Buy-to-let limited company

Research shows Lenders are beginning to expand their product range for buy-to-let limited company mortgages. This has come about since the announcement of the tax changes landlords face in the near future. This is of course no surprise at all as it is very likely a great deal of new and existing landlords will set up limited companies to manage their buy-to-let properties. Limited company buy-to-let mortgages now account for nearly 13% of all products on offer. Not all lenders offer buy-to-let mortgages to limited companies but we can confirm this is changing all the time. More lenders are recognising limited company business is going to become a great deal more popular than years gone by. The cost of a limited company mortgage is on average 0.725% higher than the normal product plus some set up fees are higher as well.

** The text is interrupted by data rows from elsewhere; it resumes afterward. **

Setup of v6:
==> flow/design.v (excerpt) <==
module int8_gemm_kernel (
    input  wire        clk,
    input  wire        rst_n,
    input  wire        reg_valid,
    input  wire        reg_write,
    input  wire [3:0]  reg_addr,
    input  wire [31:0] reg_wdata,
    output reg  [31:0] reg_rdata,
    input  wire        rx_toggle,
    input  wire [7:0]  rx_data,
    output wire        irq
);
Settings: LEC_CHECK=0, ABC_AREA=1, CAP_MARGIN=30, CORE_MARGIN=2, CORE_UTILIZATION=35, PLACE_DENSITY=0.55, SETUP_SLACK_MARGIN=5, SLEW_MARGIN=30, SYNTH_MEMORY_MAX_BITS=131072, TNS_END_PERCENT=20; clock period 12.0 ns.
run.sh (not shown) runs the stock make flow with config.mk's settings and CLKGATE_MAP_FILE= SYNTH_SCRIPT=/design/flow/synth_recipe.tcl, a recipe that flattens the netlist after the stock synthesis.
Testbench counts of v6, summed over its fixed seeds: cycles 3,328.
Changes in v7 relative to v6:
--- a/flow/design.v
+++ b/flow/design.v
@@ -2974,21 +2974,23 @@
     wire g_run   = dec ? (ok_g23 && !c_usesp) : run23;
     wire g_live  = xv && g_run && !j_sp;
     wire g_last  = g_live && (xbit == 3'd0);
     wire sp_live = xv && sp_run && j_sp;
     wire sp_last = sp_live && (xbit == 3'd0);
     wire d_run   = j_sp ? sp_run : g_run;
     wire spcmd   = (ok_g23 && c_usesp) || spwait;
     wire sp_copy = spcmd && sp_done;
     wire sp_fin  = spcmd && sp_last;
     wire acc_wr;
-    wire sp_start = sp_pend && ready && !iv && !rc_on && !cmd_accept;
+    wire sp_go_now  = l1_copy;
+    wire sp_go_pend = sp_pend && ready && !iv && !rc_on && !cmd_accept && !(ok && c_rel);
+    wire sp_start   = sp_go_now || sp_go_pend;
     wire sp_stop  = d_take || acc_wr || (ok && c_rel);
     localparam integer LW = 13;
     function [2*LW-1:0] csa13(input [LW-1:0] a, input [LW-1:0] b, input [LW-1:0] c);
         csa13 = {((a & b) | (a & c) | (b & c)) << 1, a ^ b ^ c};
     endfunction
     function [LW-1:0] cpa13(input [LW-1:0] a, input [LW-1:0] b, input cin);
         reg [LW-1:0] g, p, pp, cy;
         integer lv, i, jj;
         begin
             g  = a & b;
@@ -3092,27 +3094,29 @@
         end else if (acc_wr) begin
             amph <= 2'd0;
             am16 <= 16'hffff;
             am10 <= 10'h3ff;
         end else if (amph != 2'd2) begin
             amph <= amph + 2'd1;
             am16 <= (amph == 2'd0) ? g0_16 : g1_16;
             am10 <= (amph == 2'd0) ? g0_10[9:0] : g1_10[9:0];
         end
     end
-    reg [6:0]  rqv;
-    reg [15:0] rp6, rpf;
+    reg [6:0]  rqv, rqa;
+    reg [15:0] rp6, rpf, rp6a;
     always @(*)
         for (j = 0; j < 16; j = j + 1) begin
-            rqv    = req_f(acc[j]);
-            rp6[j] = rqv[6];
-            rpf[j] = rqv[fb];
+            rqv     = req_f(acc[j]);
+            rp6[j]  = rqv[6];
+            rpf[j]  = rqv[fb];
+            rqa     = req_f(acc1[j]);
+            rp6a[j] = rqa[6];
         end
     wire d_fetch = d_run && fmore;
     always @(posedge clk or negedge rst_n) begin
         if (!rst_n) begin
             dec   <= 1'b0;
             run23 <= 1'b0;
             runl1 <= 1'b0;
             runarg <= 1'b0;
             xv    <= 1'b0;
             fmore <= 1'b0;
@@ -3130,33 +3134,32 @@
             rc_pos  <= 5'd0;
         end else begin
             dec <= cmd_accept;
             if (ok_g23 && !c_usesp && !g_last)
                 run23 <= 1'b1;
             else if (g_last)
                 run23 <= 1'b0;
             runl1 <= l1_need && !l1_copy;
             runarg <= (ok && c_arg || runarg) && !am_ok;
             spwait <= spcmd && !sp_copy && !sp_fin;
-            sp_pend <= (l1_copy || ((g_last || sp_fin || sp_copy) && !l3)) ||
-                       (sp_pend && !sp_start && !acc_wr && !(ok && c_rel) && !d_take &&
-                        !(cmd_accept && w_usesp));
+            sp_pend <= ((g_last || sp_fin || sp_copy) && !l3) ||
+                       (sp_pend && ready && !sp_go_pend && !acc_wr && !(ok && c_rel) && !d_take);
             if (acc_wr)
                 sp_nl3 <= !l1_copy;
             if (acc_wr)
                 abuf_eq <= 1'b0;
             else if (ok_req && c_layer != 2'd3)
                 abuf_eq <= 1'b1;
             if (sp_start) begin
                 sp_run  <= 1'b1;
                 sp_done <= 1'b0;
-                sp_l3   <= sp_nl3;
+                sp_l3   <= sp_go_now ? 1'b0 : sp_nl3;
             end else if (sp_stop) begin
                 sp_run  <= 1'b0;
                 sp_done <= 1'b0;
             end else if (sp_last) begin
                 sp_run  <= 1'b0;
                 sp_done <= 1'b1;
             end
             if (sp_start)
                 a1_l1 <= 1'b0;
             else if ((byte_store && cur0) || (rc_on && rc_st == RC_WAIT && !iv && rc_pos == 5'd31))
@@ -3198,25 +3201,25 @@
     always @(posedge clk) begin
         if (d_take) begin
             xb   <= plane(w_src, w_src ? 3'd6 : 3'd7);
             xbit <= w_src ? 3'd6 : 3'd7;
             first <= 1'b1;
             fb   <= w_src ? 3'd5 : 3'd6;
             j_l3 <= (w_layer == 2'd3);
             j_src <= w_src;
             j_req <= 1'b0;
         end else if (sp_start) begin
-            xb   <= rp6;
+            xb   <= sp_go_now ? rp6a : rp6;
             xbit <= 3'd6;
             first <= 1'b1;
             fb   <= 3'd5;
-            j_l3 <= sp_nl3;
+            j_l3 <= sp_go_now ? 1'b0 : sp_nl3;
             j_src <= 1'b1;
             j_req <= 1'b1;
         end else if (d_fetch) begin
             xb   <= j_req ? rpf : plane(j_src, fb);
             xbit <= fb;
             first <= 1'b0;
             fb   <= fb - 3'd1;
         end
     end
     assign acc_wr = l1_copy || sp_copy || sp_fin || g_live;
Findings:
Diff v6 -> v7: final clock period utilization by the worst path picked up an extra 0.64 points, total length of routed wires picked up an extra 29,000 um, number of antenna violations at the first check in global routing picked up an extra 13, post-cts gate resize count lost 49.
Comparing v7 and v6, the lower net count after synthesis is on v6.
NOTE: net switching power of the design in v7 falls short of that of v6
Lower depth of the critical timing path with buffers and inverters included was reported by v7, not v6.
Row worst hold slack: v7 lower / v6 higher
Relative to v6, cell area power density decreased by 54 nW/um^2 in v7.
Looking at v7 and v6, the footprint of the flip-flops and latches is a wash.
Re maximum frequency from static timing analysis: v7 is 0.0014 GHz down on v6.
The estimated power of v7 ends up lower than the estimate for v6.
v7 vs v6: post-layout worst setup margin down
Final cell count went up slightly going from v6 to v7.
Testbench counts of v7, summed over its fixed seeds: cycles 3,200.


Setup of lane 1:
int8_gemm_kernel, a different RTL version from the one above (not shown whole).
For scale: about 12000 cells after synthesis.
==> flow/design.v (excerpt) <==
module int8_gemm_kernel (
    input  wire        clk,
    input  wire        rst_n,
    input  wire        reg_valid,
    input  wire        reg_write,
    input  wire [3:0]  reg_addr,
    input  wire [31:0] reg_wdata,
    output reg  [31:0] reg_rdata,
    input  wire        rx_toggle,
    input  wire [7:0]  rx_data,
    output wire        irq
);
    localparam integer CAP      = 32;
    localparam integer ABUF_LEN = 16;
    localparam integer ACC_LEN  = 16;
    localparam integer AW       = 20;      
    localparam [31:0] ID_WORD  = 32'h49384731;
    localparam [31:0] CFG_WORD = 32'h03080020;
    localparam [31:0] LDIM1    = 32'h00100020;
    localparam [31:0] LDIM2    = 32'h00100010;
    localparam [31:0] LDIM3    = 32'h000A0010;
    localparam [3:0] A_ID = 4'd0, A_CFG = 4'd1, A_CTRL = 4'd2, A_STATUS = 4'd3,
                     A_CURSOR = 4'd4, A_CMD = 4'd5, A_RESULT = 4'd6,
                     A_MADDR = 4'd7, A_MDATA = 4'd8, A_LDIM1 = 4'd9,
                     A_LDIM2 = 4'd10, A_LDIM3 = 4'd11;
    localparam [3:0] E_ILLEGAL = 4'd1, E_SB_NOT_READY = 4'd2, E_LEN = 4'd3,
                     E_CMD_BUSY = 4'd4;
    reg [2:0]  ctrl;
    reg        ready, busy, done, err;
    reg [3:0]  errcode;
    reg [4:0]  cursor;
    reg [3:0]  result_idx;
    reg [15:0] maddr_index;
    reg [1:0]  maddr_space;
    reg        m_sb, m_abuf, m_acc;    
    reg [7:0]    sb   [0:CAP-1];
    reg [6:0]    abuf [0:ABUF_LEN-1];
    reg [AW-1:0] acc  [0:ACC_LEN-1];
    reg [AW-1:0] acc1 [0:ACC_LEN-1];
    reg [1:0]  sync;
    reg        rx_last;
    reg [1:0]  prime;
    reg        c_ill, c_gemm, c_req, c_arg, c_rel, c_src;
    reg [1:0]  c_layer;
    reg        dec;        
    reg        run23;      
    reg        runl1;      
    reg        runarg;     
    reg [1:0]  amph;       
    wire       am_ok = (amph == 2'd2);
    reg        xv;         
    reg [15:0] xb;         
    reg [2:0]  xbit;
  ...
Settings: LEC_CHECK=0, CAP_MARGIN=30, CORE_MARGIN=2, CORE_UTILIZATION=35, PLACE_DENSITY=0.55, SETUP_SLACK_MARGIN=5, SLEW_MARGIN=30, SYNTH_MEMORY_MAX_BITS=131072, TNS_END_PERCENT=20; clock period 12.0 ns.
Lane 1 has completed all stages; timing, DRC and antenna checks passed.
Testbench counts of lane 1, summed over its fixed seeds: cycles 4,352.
What follows belongs to an exercise in optimizing a design on an open flow for small area, a short achievable clock period and few clock cycles; a production flow would make more cautious choices. Function was checked by simulation only, so behaviour that the tests miss may differ from the original.

Setup of run a:
Design cpuemu_core, start of the top module:
module cpuemu_core (
    input             clk,
    input             rst,         
    input      [15:0] prog_len,    
    output     [15:0] imem_addr,   
    input      [63:0] imem_data,   
    input      [5:0]  dbg_addr,    
    output reg [15:0] dbg_data,    
    output            done,        
    output     [1:0]  state,       
    output     [2:0]  fcode        
);
Size in the first run: roughly 4,200 cells after synthesis, about 470 flip-flops, ~130 I/O pins.
==> flow/config.mk <==
export PLATFORM = sky130hd
export DESIGN_NAME = cpuemu_core
export DESIGN_NICKNAME = cpuemu_core
export VERILOG_FILES = /design/flow/design.v
export SDC_FILE = /design/flow/constraint.sdc
export NUM_CORES = 4
export LEC_CHECK = 0
export ABC_AREA = 1
export CAP_MARGIN = 20
export CORE_MARGIN = 2
export CORE_UTILIZATION = 55
export CTS_CLUSTER_DIAMETER = 110
export CTS_CLUSTER_SIZE = 22
export SLEW_MARGIN = 20
==> flow/constraint.sdc <==
create_clock -name core_clock -period 15.0 [get_ports {clk}]
set_input_delay 3.0000 -clock core_clock [delete_from_list [all_inputs] [get_ports {clk}]]
set_output_delay 3.0000 -clock core_clock [all_outputs]
set_load 0.01 [all_outputs]
standard.sh (not shown) runs the stock make flow with config.mk's settings and CLKGATE_MAP_FILE= SYNTH_SCRIPT=/design/flow/synth_recipe.tcl, a recipe that flattens the netlist after the stock synthesis.
==> flow/flow/run.sh <==
#!/bin/bash
set -euo pipefail
export SETUP_SLACK_MARGIN=6.8
export BUFFER_PORTS_ARGS="-buffer_cell sky130_fd_sc_hd__buf_2"
bash standard.sh > standard.log 2>&1
Testbench counts of run a, summed over its fixed seeds: cycles 64,827.
From an optimization exercise on the open Yosys and OpenROAD flow, aimed at small area, a short achievable clock period and few clock cycles per item; shortcuts taken in it are not production practice.
In this exercise RTL edits were held to simulation tests only and were not proved equivalent to the original.
Power and IR drop assume default switching activity.

$ cat design.v
module cbus_rx (
    input  wire       clk,
    input  wire       rst,           
    input  wire       cfg_valid,
    input  wire [7:0] cfg_addr,
    input  wire       cfg_domain,    
    output reg        map_fault,
    input  wire       short_form,    
    input  wire       in_valid,
    input  wire [7:0] in_data,
    input  wire       in_last,
    output reg        in_ready,
    output reg        out_valid,
    input  wire       out_ready,
    output reg  [2:0] out_type,
    output reg  [7:0] out_ack_char,
    output reg        out_monitored,
    output reg        out_ok,
    output reg        out_domain,
    output reg  [7:0] out_csum,
    output reg  [5:0] out_len,
    output reg  [3:0] out_nsubs,
    output reg  [7:0] out_id,
    output reg  [7:0] out_group,
    output reg  [7:0] out_param,
    output reg        out_has_param
);
    localparam integer CAP = 32;
    localparam [7:0] CH_CR          = 8'h0D;
    localparam [7:0] CH_LF          = 8'h0A;
    localparam [7:0] CH_STX         = 8'h5C;
    localparam [7:0] CH_ACK         = 8'h2E;
    localparam [7:0] CH_NAK         = 8'h23;
    localparam [7:0] CH_NAK_CORRUPT = 8'h24;
    localparam [7:0] CH_NAK_NOCLOCK = 8'h25;
    localparam [7:0] CH_NAK_TOOLONG = 8'h27;
    localparam [2:0] AT_NONE = 3'd5;
    localparam [2:0] AT_TWO  = 3'd3;
    localparam [7:0] ROUTE_DIV = 8'd9;
    localparam [7:0] LIGHT_ON        = 8'h79;
    localparam [7:0] LIGHT_OFF       = 8'h01;
    localparam [7:0] LIGHT_TERMINATE = 8'h09;
    localparam [7:0] TRIG_EVENT      = 8'h02;
    localparam [7:0] TRIG_MIN        = 8'h01;
    localparam [7:0] TRIG_MAX        = 8'h79;
    localparam [7:0] TRIG_KILL       = 8'h09;
    localparam [2:0] T_ACK          = 3'd0;
    localparam [2:0] T_NAK          = 3'd1;
    localparam [2:0] T_NAK_CORRUPT  = 3'd2;
    localparam [2:0] T_NAK_NOCLOCK  = 3'd3;
    localparam [2:0] T_NAK_TOOLONG  = 3'd4;
    localparam [2:0] T_FRAME        = 3'd5;
    localparam [2:0] T_SUB          = 3'd6;
    localparam [2:0] P_IDLE = 3'd0;
    localparam [2:0] P_STX  = 3'd1;
    localparam [2:0] P_ACKP = 3'd2;
    localparam [2:0] P_HIGH = 3'd3;
    localparam [2:0] P_LOW  = 3'd4;
    localparam [2:0] S_RUN      = 3'd0;   
    localparam [2:0] S_PEEK     = 3'd1;   
    localparam [2:0] S_LOCATE   = 3'd2;   
    localparam [2:0] S_VALIDATE = 3'd3;   
    localparam [2:0] S_HDR      = 3'd4;   
    localparam [2:0] S_EMIT     = 3'd5;   
    localparam [2:0] S_REPLY    = 3'd6;   
    reg [2:0] state;
    reg [2:0] phase;
    reg [7:0] prev;
    reg [7:0] buf_mem [0:CAP-1];
    reg [5:0] len;
    reg [7:0] sum;
    reg       map_bound [0:255];
    reg       map_dom   [0:255];
    reg       monitored;
    reg       dec_ok;
    reg       dec_dom;
    reg [6:0] dpos;
    reg [6:0] start_pos;
    reg [3:0] nsubs;
    reg [2:0] reply_type;
    reg [7:0] reply_char;
    integer i;
    function is_hex(input [7:0] c);
        is_hex = (c >= 8'h30 && c <= 8'h39) || (c >= 8'h41 && c <= 8'h46);
    endfunction
    function [3:0] hexval(input [7:0] c);
        if (c >= 8'h41) hexval = c[3:0] + 4'd9;
        else            hexval = c[3:0];
    endfunction
    function [7:0] rd(input [6:0] idx);
        if (idx < 7'd32) rd = buf_mem[idx[4:0]];
        else           rd = 8'h00;
    endfunction
    function [1:0] short_len(input dom, input [7:0] id);
        if (!dom) begin
            if (id == LIGHT_ON || id == LIGHT_OFF || id == LIGHT_TERMINATE) short_len = 2'd1;
            else if ((id & 8'h87) == 8'h02)                                 short_len = 2'd2;
            else                                                            short_len = 2'd0;
        end else begin
            if (id == TRIG_MIN || id == TRIG_MAX || id == TRIG_KILL)        short_len = 2'd1;
            else if (id == TRIG_EVENT)                                      short_len = 2'd2;
            else                                                            short_len = 2'd0;
        end
    endfunction
    wire [6:0] end_pos = {1'b0, len} - 7'd1;    
    reg [7:0] loc_q;
    reg [6:0] loc_route;
    reg [7:0] loc_app;
    reg [6:0] loc_off;
    reg       loc_ok;
    always @(*) begin
        loc_q     = 8'd0;
        loc_route = 7'd0;
        loc_app   = 8'h00;
        loc_off   = 7'd0;
        loc_ok    = 1'b0;
        if (len != 6'd0) begin
            if (!monitored) begin
                if (buf_mem[0][2:0] == AT_NONE) begin
                    loc_app = rd(7'd1);
                    loc_off = 7'd3;
                    loc_ok  = (7'd1 < end_pos) && (loc_off <= end_pos);
                end else if (buf_mem[0][2:0] == AT_TWO) begin
                    loc_q     = rd(7'd2) / ROUTE_DIV;
                    loc_route = loc_q[6:0];
                    loc_app   = rd(7'd3 + loc_route);
                    loc_off   = 7'd5 + loc_route;
                    loc_ok    = (7'd2 < end_pos) && (7'd3 + loc_route < end_pos) &&
                                (loc_off <= end_pos);
                end else begin
                    loc_ok = 1'b0;                
                end
            end else if (!short_form) begin
                loc_q     = rd(7'd3) / ROUTE_DIV;
                loc_route = loc_q[6:0];
                loc_app   = rd(7'd2);
                loc_off   = 7'd4 + loc_route;
                loc_ok    = (7'd3 < end_pos) && (loc_off <= end_pos);
            end else begin
                loc_app = rd(7'd0);
                loc_off = 7'd2;
                loc_ok  = (7'd0 < end_pos) && (loc_off <= end_pos);
            end
        end
    end
    wire [7:0] w_id    = rd(dpos);
    wire       w_long  = w_id[7];
    wire [1:0] w_k     = short_len(dec_dom, w_id);
    wire [6:0] w_size  = w_long ? (7'd1 + {2'b00, w_id[4:0]}) : (7'd1 + {5'b0, w_k});
    wire [6:0] w_next  = dpos + w_size;
    wire       w_done  = (dpos >= end_pos);
    wire       w_bad   = (!w_long && w_k == 2'd0) || (w_next > end_pos);
    wire [7:0] c    = in_data;
    wire       c_hx = is_hex(c);
    always @(*) begin
        case (state)
            S_RUN:   in_ready = 1'b1;
            S_PEEK:  in_ready = (in_data == CH_LF);
            default: in_ready = 1'b0;
        endcase
    end
    always @(*) begin
        out_valid     = 1'b0;
        out_type      = T_FRAME;
        out_ack_char  = reply_char;
        out_monitored = monitored;
        out_ok        = dec_ok;
        out_domain    = dec_dom;
        out_csum      = 8'h00 - sum;
        out_len       = len;
        out_nsubs     = nsubs;
        out_id        = w_id;
        out_group     = rd(dpos + 7'd1);
        out_param     = (w_k == 2'd2) ? rd(dpos + 7'd2) : 8'h00;
        out_has_param = (w_k == 2'd2);
        case (state)
            S_REPLY: begin
                out_valid = 1'b1;
                out_type  = reply_type;
            end
            S_HDR: begin
                out_valid = 1'b1;
                out_type  = T_FRAME;
            end
            S_EMIT: begin
                out_valid = !w_done && !w_long;
                out_type  = T_SUB;
            end
            default: ;
        endcase
    end
    always @(posedge clk) begin
        if (rst) begin
            map_fault <= 1'b0;
            for (i = 0; i < 256; i = i + 1) begin
                map_bound[i] <= 1'b0;
                map_dom[i]   <= 1'b0;
            end
        end else if (cfg_valid && !map_fault) begin
            if (!map_bound[cfg_addr]) begin
                map_bound[cfg_addr] <= 1'b1;
                map_dom[cfg_addr]   <= cfg_domain;
            end else if (map_dom[cfg_addr] != cfg_domain) begin
                map_fault <= 1'b1;
            end
        end
    end
    always @(posedge clk) begin
        if (rst) begin
            state      <= S_RUN;
            phase      <= P_IDLE;
            prev       <= 8'h00;
            len        <= 6'd0;
            sum        <= 8'h00;
            monitored  <= 1'b0;
            dec_ok     <= 1'b0;
            dec_dom    <= 1'b0;
            dpos       <= 7'd0;
            start_pos  <= 7'd0;
            nsubs      <= 4'd0;
            reply_type <= T_ACK;
            reply_char <= 8'h00;
        end else begin
            case (state)
                S_RUN: if (in_valid) begin
                    prev <= c;
                    case (phase)
                        P_IDLE: begin
                            len <= 6'd0;
                            sum <= 8'h00;
                            if (c == CH_STX)   phase <= P_STX;
                            else if (c_hx)     phase <= P_LOW;
                            else               phase <= P_ACKP;
                        end
                        P_STX: begin
                            if (c_hx) phase <= P_LOW;
                            else      phase <= P_IDLE;
                        end
                        P_ACKP: begin
                            phase <= P_IDLE;
                            reply_char <= prev;
                            if (c == CH_ACK) begin
                                reply_type <= T_ACK;
                                state      <= S_REPLY;
                            end else if (c == CH_NAK) begin
                                reply_type <= T_NAK;
                                state      <= S_REPLY;
                            end else if (c == CH_NAK_CORRUPT) begin
                                reply_type <= T_NAK_CORRUPT;
                                state      <= S_REPLY;
                            end else if (c == CH_NAK_NOCLOCK) begin
                                reply_type <= T_NAK_NOCLOCK;
                                state      <= S_REPLY;
                            end else if (c == CH_NAK_TOOLONG) begin
                                reply_type <= T_NAK_TOOLONG;
                                state      <= S_REPLY;
                            end
                        end
                        P_HIGH: begin
                            if (c_hx) begin
                                phase <= P_LOW;
                            end else if (c == CH_CR) begin
                                phase     <= P_IDLE;
                                monitored <= 1'b0;
                                state     <= in_last ? S_LOCATE : S_PEEK;
                            end else begin
                                phase <= P_IDLE;
                            end
                        end
                        P_LOW: begin
                            if (c_hx && len < 6'd32) begin
                                buf_mem[len[4:0]] <= {hexval(prev), hexval(c)};
                                len   <= len + 6'd1;
                                sum   <= sum + {hexval(prev), hexval(c)};
                                phase <= P_HIGH;
                            end else begin
                                phase <= P_IDLE;
                            end
                        end
                        default: phase <= P_IDLE;
                    endcase
                end
                S_PEEK: if (in_valid) begin
                    if (in_data == CH_LF) begin
                        monitored <= 1'b1;
                        prev      <= CH_LF;
                    end
                    state <= S_LOCATE;
                end
                S_LOCATE: begin
                    nsubs     <= 4'd0;
                    dpos      <= loc_off;
                    start_pos <= loc_off;
                    dec_dom   <= map_dom[loc_app];
                    if (loc_ok && map_bound[loc_app] && !map_fault) begin
                        dec_ok <= 1'b1;
                        state  <= S_VALIDATE;
                    end else begin
                        dec_ok <= 1'b0;
                        state  <= S_HDR;
                    end
                end
                S_VALIDATE: begin
                    if (w_done) begin
                        state <= S_HDR;
                    end else if (w_bad) begin
                        dec_ok <= 1'b0;
                        nsubs  <= 4'd0;
                        state  <= S_HDR;
                    end else begin
                        if (!w_long) nsubs <= nsubs + 4'd1;
                        dpos <= w_next;
                    end
                end
                S_HDR: if (out_ready) begin
                    dpos <= start_pos;
                    if (dec_ok && nsubs != 4'd0) state <= S_EMIT;
                    else                         state <= S_RUN;
                end
                S_EMIT: begin
                    if (w_done)                       state <= S_RUN;
                    else if (w_long || out_ready)     dpos  <= w_next;
                end
                S_REPLY: if (out_ready) state <= S_RUN;
                default: state <= S_RUN;
            endcase
        end
    end
endmodule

Most of the fees payable are on a percentage basis and range from 0.5% to 1.5% and an investor should be very careful of their choice. Around 50% of the products currently on offer are available at 75% loan to value and as always better deals are on offer at lower loan to values. The number company buy-to-let mortgages this year has currently accounted for 17.5% of all applications but this is rising month on month. As the date for the tax changes draws closer it will be very interesting to see how these figure change. Is it complicated to apply? Many of our clients ask us how difficult it is to secure a company buy-to-let mortgage, well the good news is that it’s fairly straight forward. We spoke to one of our experienced adviser who commented “the application process takes slightly longer than the regular one”. “There are a few more questions to be answered on the application form but nothing to serious”. Our team of advisers are seeing new limited company products appearing on a daily basis, they strongly recommend borrowers to seek advice as the products vary in so many different ways.